- ACTIVITY -
Look through the records below, and copy out every line that holds the string "layer".

▬▬▬▬▬▬▬▬▬▬

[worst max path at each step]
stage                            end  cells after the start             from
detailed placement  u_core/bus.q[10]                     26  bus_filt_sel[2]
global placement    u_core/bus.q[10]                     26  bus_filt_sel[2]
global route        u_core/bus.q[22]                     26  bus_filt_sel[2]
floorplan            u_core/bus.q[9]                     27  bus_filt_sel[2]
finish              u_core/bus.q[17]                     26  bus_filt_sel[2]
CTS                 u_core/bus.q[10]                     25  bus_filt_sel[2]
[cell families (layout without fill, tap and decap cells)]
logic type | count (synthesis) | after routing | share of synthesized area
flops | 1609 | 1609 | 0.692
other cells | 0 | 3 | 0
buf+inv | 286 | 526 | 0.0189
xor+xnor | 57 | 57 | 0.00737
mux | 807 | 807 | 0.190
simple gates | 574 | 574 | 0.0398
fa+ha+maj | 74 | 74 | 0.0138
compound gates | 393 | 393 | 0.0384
### src/rtl/result_receiver.sv
// ============================================================================
// Module   : result_receiver
// Brief    : Captures the serialized systolic-array result stream, tags each
//            word with its (row, col) position and buffers it for a
//            valid/ready host port. Optional: RESULT_RECEIVER_CHECKSUM_EN.
// Revision : 1.0
// ============================================================================
`default_nettype none

module result_receiver #(
    parameter int N          = 3,
    parameter int M          = 3,
    parameter int DATA_W     = 32,
    parameter int FIFO_DEPTH = 4,
    localparam int RW        = (N > 1) ? $clog2(N) : 1,
    localparam int CW        = (M > 1) ? $clog2(M) : 1
) (
    input  logic              clk,
    input  logic              rst,
    input  logic              send,
    input  logic [DATA_W-1:0] ser_data,
    output logic              out_valid,
    input  logic              out_ready,
    output logic [DATA_W-1:0] out_data,
    output logic [RW-1:0]     out_row,
    output logic [CW-1:0]     out_col,
    output logic              out_last,
    output logic              busy,
    output logic              done,
    output logic              overflow,
`ifdef RESULT_RECEIVER_CHECKSUM_EN
    output logic [DATA_W-1:0] checksum,
`endif
    output logic              proto_err
);

    localparam int EW   = DATA_W + RW + CW + 1;
    localparam int PW   = $clog2(FIFO_DEPTH);
    localparam int CNTW = $clog2(FIFO_DEPTH + 1);

    localparam logic [RW-1:0]   ROW_LAST = RW'(N - 1);
    localparam logic [CW-1:0]   COL_LAST = CW'(M - 1);
    localparam logic [CNTW-1:0] CNT_FULL = CNTW'(FIFO_DEPTH);

    typedef enum logic [1:0] {
        S_IDLE  = 2'd0,
        S_RECV  = 2'd1,
        S_DRAIN = 2'd2
    } state_e;

    state_e          state_q, state_d;
    logic [RW-1:0]   row_q, row_d;
    logic [CW-1:0]   col_q, col_d;
    logic [PW-1:0]   wr_ptr_q, wr_ptr_d;
    logic [PW-1:0]   rd_ptr_q, rd_ptr_d;
    logic [CNTW-1:0] count_q, count_d;
    logic [EW-1:0]   mem_q [FIFO_DEPTH];
    logic [EW-1:0]   head_q, head_d;
    logic            out_valid_q, out_valid_d;
    logic            busy_q, busy_d;
    logic            done_q, done_d;
    logic            overflow_q, overflow_d;
    logic            proto_err_q, proto_err_d;

    logic            elem_last;
    logic            capture;
    logic            pop;
    logic            full;
    logic            push;
    logic [EW-1:0]   push_word;

`ifdef RESULT_RECEIVER_CHECKSUM_EN
    logic [DATA_W-1:0] checksum_q, checksum_d;
`endif

    always_comb begin
        elem_last = (row_q == ROW_LAST) && (col_q == COL_LAST);
        capture   = send && (state_q != S_DRAIN);
        pop       = out_valid_q && out_ready;
        full      = (count_q == CNT_FULL);
        push      = capture && (!full || pop);
        push_word = {ser_data, row_q, col_q, elem_last};

        state_d     = state_q;
        row_d       = row_q;
        col_d       = col_q;
        wr_ptr_d    = wr_ptr_q;
        rd_ptr_d    = rd_ptr_q;
        head_d      = head_q;
        done_d      = 1'b0;
        overflow_d  = overflow_q;
        proto_err_d = proto_err_q;
`ifdef RESULT_RECEIVER_CHECKSUM_EN
        checksum_d  = checksum_q;
`endif

        // Position counters track the stream even when a word is dropped.
        if (capture) begin
            if (col_q == COL_LAST) begin
                col_d = '0;
                row_d = elem_last ? '0 : row_q + 1'b1;
            end else begin
                col_d = col_q + 1'b1;
            end
        end

        if (push) wr_ptr_d = wr_ptr_q + 1'b1;
        if (pop)  rd_ptr_d = rd_ptr_q + 1'b1;
        count_d = count_q + CNTW'(push) - CNTW'(pop);
        if (capture && full && !pop) overflow_d = 1'b1;

        // The slot being written this edge becomes the head when it is the
        // only entry left after the pop.
        out_valid_d = (count_d != '0);
        if (out_valid_d) begin
            head_d = (push && (rd_ptr_d == wr_ptr_q)) ? push_word : mem_q[rd_ptr_d];
        end

        case (state_q)
            S_IDLE: begin
                if (send) begin
                    state_d = elem_last ? S_DRAIN : S_RECV;
`ifdef RESULT_RECEIVER_CHECKSUM_EN
                    checksum_d = ser_data;
`endif
                end
            end
            S_RECV: begin
                if (send) begin
                    if (elem_last) state_d = S_DRAIN;
`ifdef RESULT_RECEIVER_CHECKSUM_EN
                    checksum_d = checksum_q ^ ser_data;
`endif
                end
            end
            S_DRAIN: begin
                if (send) proto_err_d = 1'b1;
                if (count_d == '0) begin
                    state_d = S_IDLE;
                    done_d  = 1'b1;
                end
            end
            default: state_d = S_IDLE;
        endcase

        busy_d = (state_d != S_IDLE);
    end

    always_ff @(posedge clk) begin
        if (!rst) begin
            state_q     <= S_IDLE;
            row_q       <= '0;
            col_q       <= '0;
            wr_ptr_q    <= '0;
            rd_ptr_q    <= '0;
            count_q     <= '0;
            head_q      <= '0;
            out_valid_q <= 1'b0;
            busy_q      <= 1'b0;
            done_q      <= 1'b0;
            overflow_q  <= 1'b0;
            proto_err_q <= 1'b0;
`ifdef RESULT_RECEIVER_CHECKSUM_EN
            checksum_q  <= '0;
`endif
        end else begin
            state_q     <= state_d;
            row_q       <= row_d;
            col_q       <= col_d;
            wr_ptr_q    <= wr_ptr_d;
            rd_ptr_q    <= rd_ptr_d;
            count_q     <= count_d;
            head_q      <= head_d;
            out_valid_q <= out_valid_d;
            busy_q      <= busy_d;
            done_q      <= done_d;
            overflow_q  <= overflow_d;
            proto_err_q <= proto_err_d;
`ifdef RESULT_RECEIVER_CHECKSUM_EN
            checksum_q  <= checksum_d;
`endif
        end
    end

    always_ff @(posedge clk) begin
        if (push) mem_q[wr_ptr_q] <= push_word;
    end

    assign out_valid = out_valid_q;
    assign out_data  = head_q[EW-1 -: DATA_W];
    assign out_row   = head_q[RW+CW : CW+1];
    assign out_col   = head_q[CW : 1];
    assign out_last  = head_q[0];
    assign busy      = busy_q;
    assign done      = done_q;
    assign overflow  = overflow_q;
    assign proto_err = proto_err_q;
`ifdef RESULT_RECEIVER_CHECKSUM_EN
    assign checksum  = checksum_q;
`endif

endmodule

`default_nettype wire
### config.mk
export PLATFORM = sky130hd
export DESIGN_NAME = result_receiver
export DESIGN_NICKNAME = d
export VERILOG_FILES = /design/src/rtl/result_receiver.sv
export SDC_FILE = /design/constraint.sdc
export NUM_CORES = 1
export LEC_CHECK = 0
export ABC_CLOCK_PERIOD_IN_PS = 3050
export CAP_MARGIN = 20
export CORE_UTILIZATION = 44
export DETAILED_ROUTE_END_ITERATION = 8
export PLACE_DENSITY_LB_ADDON = 0.05
export SKIP_CTS_REPAIR_TIMING = 1
export SLEW_MARGIN = 20
export SYNTH_ARGS = -nofsm -noshare
export SYNTH_HDL_FRONTEND = slang
export SYNTH_SLANG_ARGS = --single-unit
### constraint.sdc
create_clock -name clk -period 3.05 [get_ports clk]
set_input_delay 0.4575 -clock clk [delete_from_list [all_inputs] [get_ports clk]]
set_output_delay 0.4575 -clock clk [all_outputs]
set_load 0.05 [all_outputs]
==> impl_metrics.json <==
{
  "p_switching_w": 0.00353,
  "hold_viol": 0,
  "internal_power_w": 0.00647,
  "synth_top_area_frac": 0.502,
  "tritoncts": "done",
  "drt_iter0_drc": 373,
  "wl_um": 22500,
  "synth_top_cell_by_area": "edfxtp_1",
  "antenna_found_initial": 1,
  "p_seq_frac": 0.367,
  "combPwrFrac": 0.364,
  "critPathKind": "reg -> reg",
  "grt_overflow": 0,
  "io_pins": 78,
  "seq_area_frac_synth": 0.627,
  "vias_per_cell": 5.91,
  "stdcell_count": 1074,
  "power_density_mw_per_mm2": 911,
  "wire_per_inst_um": 21.0,
  "relSlewSlack": 0.400,
  "max_freq_ghz": 0.342,
  "async_flop_share": 0,
  "multiInputGateArea_mm2": 0.00303,
  "ff_latch_area_mm2": 0.00556,
  "status": "finished, final reports clean",
  "area_growth_pct": 24.1,
  "die_h_um": 144,
  "nFillCells": 1659,
  "fin_worst_skew_ns": 0.0140,
  "p_leak_nw": 3.58,
  "grt_max_degree": 82,
  "synth_cell_type_count": 47,
  "r2r_slack_ns": 0.13,
  "cts-htree-levels": 1,
  "cp_max_fo": 7,
  "synth_edf_count": 148,
  "syn-num-nets": 757,
  "cts_buffers": 23,
  "synthFlopType": "edfxtp_1",
  "n_antenna_cell": 0,
  "slew_viol_final": 0,
  "period_needed_ns": 2.92,
  "setup_viol": 0,
  "numPortBuffers": 77,
  "grt_pass1_vias": 6354,
  "drt_first_pass_iters": 5,
  "clockBufferDepth": 3,
  "drive_above_1_share": 0.168,
  "hp-class": "reg -> reg",
  "dieArea_mm2": 0.0207,
  "finalCritPeriodShare": 0.957,
  "crit_arrival_ns": 3.29,
  "switching_share": 0.353,
  "utilization": 0.561,
  "start_util": 0.452,
  "fp.coreArea_mm2": 0.0196,
  "drtAntennaViolNets": 0,
  "syn_inst": 714,
  "syn_area_per_cell_um2": 12.4,
  "grtUsageTotal": 0.215,
  "ir_drop_mv": 0.777,
  "cts_root_buf": "clkbuf_16",
  "cts_sinks": 203,
  "nets": 837,
  "vias": 6352,
  "yosysWarnings": 0,
  "synth.area.top_cells": "edfxtp_1, dfxtp_1, mux2_2",
  "cp_data_required_time_ns": 3.42,
  "critPathLaunchType": "flop",
  "grt_first_pass_wirelength_um": 33900,
  "drc": 0,
  "ys_seq_elements": 203,
  "fp-row-count": 51,
  "tightestPinTransition_ns": 0.900,
  "critical_path.endpoint_type": "flop",
  "pwr-share-clk": 0.269,
  "worstSkewPairLatency_ns": 0.50,
  "placed_cells": 1026,
  "hpwl_um": 12400,
  "synth_area_mm2": 0.00885,
  "cap_violations": 0,
  "cts.clk_slew.worst_paths_ns": 0.06,
  "place_congestion": 0.777,
  "die_w_um": 144
}
-- layer usage --
layer / track usage / vias to the layer above / share of wire
li1: - / 2943 / -
met1: 0.283 / 3179 / 0.44
met2: 0.359 / 183 / 0.48
met3: 0.0383 / 47 / 0.057
met4: 0.0677 / 0 / 0.026
met5: 0 / - / 0
-- worst max-delay path, stage by stage (launching register included) --
cell       delay, ns
dfxtp_4         0.38
nand2_2         0.07
inv_2           0.07
nor3_4          0.05
nor2_4          0.09
inv_2           0.05
ha_1            0.26
inv_1           0.04
ha_1            0.18
fa_2            0.34
xnor3_2         0.27
o31ai_4         0.31
buf_4           0.17
inv_2           0.04
nand2b_4        0.20
clkbuf_16       0.20
o21ai_0         0.07
-- area by class of cell --
type / count / area share
flip-flops and latches: 203 / 0.506
multi-input cells: 441 / 0.276
repair buffers: 116 / 0.117
clock buffers: 31 / 0.0561
well taps: 265 / 0.0302
clock inverters: 9 / 0.0108
inverters: 9 / 0.00308
-- flip-flops by register name (all words and copies together) (netlist names) --
name,count
overflow,1
row_q,2
rd_ptr_q,2
proto_err,1
state_q,2
wr_ptr_q,2
head_q,37
out_valid,1
done,1
count_q,3
busy,1
col_q,2
mem_q,148
-- logic make-up after synthesis --
group | count (synthesis) | synth area share
and+or+nand+nor | 154 | 0.0987
xor gates and xnor gates | 4 | 0.00636
AOI/OAI and AO/OA | 238 | 0.173
muxes | 38 | 0.0482
adders and majority gates | 7 | 0.0107
buffers and inverters | 70 | 0.0368
DFF | 203 | 0.627
-- cell usage in the layout, fill, tap and decap left out, drive strengths merged, types with 5 or more instances in the layout --
| cell type | instances |
|---|---|
| o21ai | 111 |
| edfxtp | 148 |
| a22oi | 37 |
| and2 | 12 |
| nand2 | 47 |
| ha | 6 |
| dfxtp | 55 |
| o221ai | 37 |
| buf | 35 |
| nor3b | 37 |
| clkinv | 5 |
| clkdlybuf4s50 | 76 |
| o22ai | 38 |
| inv | 9 |
| nor3 | 39 |
| a21boi | 6 |
| mux2 | 37 |
| clkbuf | 35 |
-- power by group through the flow --
stage / sequential (W) / clock [W] / combinational, W
3_5_place_dp: 0.00371 / 0 / 0.00338
6_report: 0.00367 / 0.00269 / 0.00364
5_1_grt: 0.00370 / 0.00286 / 0.00392
3_3_place_gp: 0.00369 / 0 / 0.00332
2_1_floorplan: 0.00426 / 0 / 0.00160
4_1_cts: 0.00366 / 0.00276 / 0.00340
-- final timing paths --
check,start,endpoint,depth (start not counted)
min reg2reg,head_q[5],head_q[5],2
max,out_valid,head_q[34],16
min,head_q[5],head_q[5],2
max reg2reg,out_valid,head_q[34],16
-- cell usage after synthesis, types with 2 or more instances --
master	instances
a21oi_1	3
inv_1	7
and2_1	12
nand2_1	47
buf_2	8
o21ai_0	81
nor2b_1	2
dfxtp_1	55
xnor2_1	2
ha_1	6
mux2_2	37
clkbuf_1	38
or3_1	2
a21boi_0	6
a22oi_1	37
buf_4	8
o22ai_1	38
o221ai_1	37
buf_1	4
nand3b_1	3
inv_2	2
buf_6	3
nor3_1	38
nor3b_1	37
nand2b_1	3
edfxtp_1	148
o21ai_1	30
-- stage by stage --
step / instance area [µm²] / total power (W) / worst slack [ns] / TNS, ns / hold WS [ns]
2_1_floorplan: 8850 / 0.00586 / 0.0731 / 0 / 0.431
3_3_place_gp: 10100 / 0.00701 / -0.247 / -8.25 / 0.446
3_5_place_dp: 10100 / 0.00709 / -0.349 / -11.79 / 0.460
4_1_cts: 10800 / 0.00981 / 0.147 / 0 / 0.468
5_1_grt: 11000 / 0.0105 / -0.0169 / -0.0891 / 0.513
6_report: 11000 / 0.0100 / 0.130 / 0 / 0.482
Power figures use the tool's default switching activity.
--- config.mk ---
export PLATFORM = sky130hd
export DESIGN_NAME = video_timing_gen
export DESIGN_NICKNAME = d
export VERILOG_FILES = /design/src/rtl/video_timing_gen.sv
export SDC_FILE = /design/constraint.sdc
export NUM_CORES = 1
export LEC_CHECK = 0
export ABC_AREA = 0
export ABC_CLOCK_PERIOD_IN_PS = 2200
export CAP_MARGIN = 5
export CELL_PAD_IN_SITES_DETAIL_PLACEMENT = 1
export CELL_PAD_IN_SITES_GLOBAL_PLACEMENT = 2
export CORE_ASPECT_RATIO = 2
export CORE_UTILIZATION = 30
export DETAILED_ROUTE_END_ITERATION = 10
export PLACE_DENSITY_LB_ADDON = 0.1
export SYNTH_ARGS = -nofsm -noshare
export SYNTH_HDL_FRONTEND = slang
export SYNTH_SLANG_ARGS = --single-unit
--- constraint.sdc ---
create_clock -name clk -period 2.2 [get_ports clk]
set_input_delay 0.44 -clock clk [delete_from_list [all_inputs] [get_ports clk]]
set_output_delay 0.44 -clock clk [all_outputs]
set_load 0.03 [all_outputs]
--- src/rtl/video_timing_gen.sv ---
// Video timing generator: free-running raster counters with registered sync/DE outputs,
// phase-locked by a vreset pulse. Define VTG_FREERUN_EN to fall back to a free-running raster.
module video_timing_gen #(
  parameter int unsigned H_ACTIVE = 720,
  parameter int unsigned H_FP     = 12,
  parameter int unsigned H_SYNC   = 64,
  parameter int unsigned H_BP     = 68,
  parameter int unsigned V_ACTIVE = 576,
  parameter int unsigned V_FP     = 5,
  parameter int unsigned V_SYNC   = 5,
  parameter int unsigned V_BP     = 39,
  parameter int unsigned RESYNC_H = 0,
  parameter int unsigned RESYNC_V = 0
`ifdef VTG_FREERUN_EN
  ,
  parameter int unsigned FREERUN_FRAMES = 4
`endif
) (
  input  logic        clk,
  input  logic        reset,
  input  logic        vreset_i,
  output logic        hs_n_o,
  output logic        vs_n_o,
  output logic        de_o,
  output logic [11:0] hpos_o,
  output logic [10:0] vpos_o,
  output logic        sof_o,
  output logic        locked_o
);

  localparam int unsigned HTotal      = H_ACTIVE + H_FP + H_SYNC + H_BP;
  localparam int unsigned VTotal      = V_ACTIVE + V_FP + V_SYNC + V_BP;
  localparam int unsigned HSyncStart  = H_ACTIVE + H_FP;
  localparam int unsigned VSyncStart  = V_ACTIVE + V_FP;

  // One extra bit so that a window edge equal to the full counter range still compares.
  localparam logic [12:0] HActiveC    = 13'(H_ACTIVE);
  localparam logic [12:0] HSyncStartC = 13'(HSyncStart);
  localparam logic [12:0] HSyncEndC   = 13'(HSyncStart + H_SYNC);
  localparam logic [11:0] HLastC      = 12'(HTotal - 1);
  localparam logic [11:0] HResyncC    = 12'(RESYNC_H);

  localparam logic [11:0] VActiveC    = 12'(V_ACTIVE);
  localparam logic [11:0] VSyncStartC = 12'(VSyncStart);
  localparam logic [11:0] VSyncEndC   = 12'(VSyncStart + V_SYNC);
  localparam logic [10:0] VLastC      = 11'(VTotal - 1);
  localparam logic [10:0] VResyncC    = 11'(RESYNC_V);

  typedef enum logic [1:0] {StWait, StFree, StLocked} state_e;

  state_e      state_q, state_d;
  logic [11:0] hcnt_q, hcnt_d;
  logic [10:0] vcnt_q, vcnt_d;
  logic        line_end, frame_end, freerun_go, run;
  logic [12:0] hcnt_ext;
  logic [11:0] vcnt_ext;

  logic        hs_n_q, hs_n_d;
  logic        vs_n_q, vs_n_d;
  logic        de_q, de_d;
  logic        sof_q, sof_d;
  logic [11:0] hpos_q;
  logic [10:0] vpos_q;

  assign line_end  = (hcnt_q == HLastC);
  assign frame_end = line_end && (vcnt_q == VLastC);
  assign hcnt_ext  = {1'b0, hcnt_q};
  assign vcnt_ext  = {1'b0, vcnt_q};

  // vreset wins over the natural wrap/increment.
  always_comb begin
    hcnt_d = hcnt_q;
    vcnt_d = vcnt_q;
    if (vreset_i) begin
      hcnt_d = HResyncC;
      vcnt_d = VResyncC;
    end else if (line_end) begin
      hcnt_d = '0;
      vcnt_d = (vcnt_q == VLastC) ? '0 : vcnt_q + 11'd1;
    end else begin
      hcnt_d = hcnt_q + 12'd1;
    end
  end

`ifdef VTG_FREERUN_EN
  localparam int unsigned FrameW = $clog2(FREERUN_FRAMES + 1);

  logic [FrameW-1:0] frame_cnt_q, frame_cnt_d;

  always_comb begin
    frame_cnt_d = frame_cnt_q;
    freerun_go  = 1'b0;
    if (vreset_i) begin
      frame_cnt_d = '0;
    end else if (state_q == StWait && frame_end) begin
      if (frame_cnt_q == FrameW'(FREERUN_FRAMES - 1)) begin
        freerun_go  = 1'b1;
        frame_cnt_d = '0;
      end else begin
        frame_cnt_d = frame_cnt_q + 1'b1;
      end
    end
  end

  always_ff @(posedge clk or posedge reset) begin
    if (reset) begin
      frame_cnt_q <= '0;
    end else begin
      frame_cnt_q <= frame_cnt_d;
    end
  end
`else
  assign freerun_go = 1'b0;
`endif

  always_comb begin
    state_d = state_q;
    unique case (state_q)
      StWait: begin
        if (vreset_i) begin
          state_d = StLocked;
        end else if (freerun_go) begin
          state_d = StFree;
        end
      end
      StFree: begin
        if (vreset_i) begin
          state_d = StLocked;
        end
      end
      StLocked: state_d = StLocked;
      default:  state_d = StWait;
    endcase
  end

  assign run = (state_q == StFree) || (state_q == StLocked);

  always_comb begin
    de_d   = run && (hcnt_ext < HActiveC) && (vcnt_ext < VActiveC);
    hs_n_d = !(run && (hcnt_ext >= HSyncStartC) && (hcnt_ext < HSyncEndC));
    vs_n_d = !(run && (vcnt_ext >= VSyncStartC) && (vcnt_ext < VSyncEndC));
    sof_d  = run && (hcnt_q == '0) && (vcnt_q == '0);
  end

  always_ff @(posedge clk or posedge reset) begin
    if (reset) begin
      state_q <= StWait;
      hcnt_q  <= '0;
      vcnt_q  <= '0;
      hs_n_q  <= 1'b1;
      vs_n_q  <= 1'b1;
      de_q    <= 1'b0;
      sof_q   <= 1'b0;
      hpos_q  <= '0;
      vpos_q  <= '0;
    end else begin
      state_q <= state_d;
      hcnt_q  <= hcnt_d;
      vcnt_q  <= vcnt_d;
      hs_n_q  <= hs_n_d;
      vs_n_q  <= vs_n_d;
      de_q    <= de_d;
      sof_q   <= sof_d;
      hpos_q  <= hcnt_q;
      vpos_q  <= vcnt_q;
    end
  end

  assign hs_n_o   = hs_n_q;
  assign vs_n_o   = vs_n_q;
  assign de_o     = de_q;
  assign sof_o    = sof_q;
  assign hpos_o   = hpos_q;
  assign vpos_o   = vpos_q;
  assign locked_o = (state_q == StLocked);

endmodule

▬▬▬▬▬▬▬▬▬▬

- COMPLETED EXERCISE -
-- layer usage --
layer / track usage / vias to the layer above / share of wire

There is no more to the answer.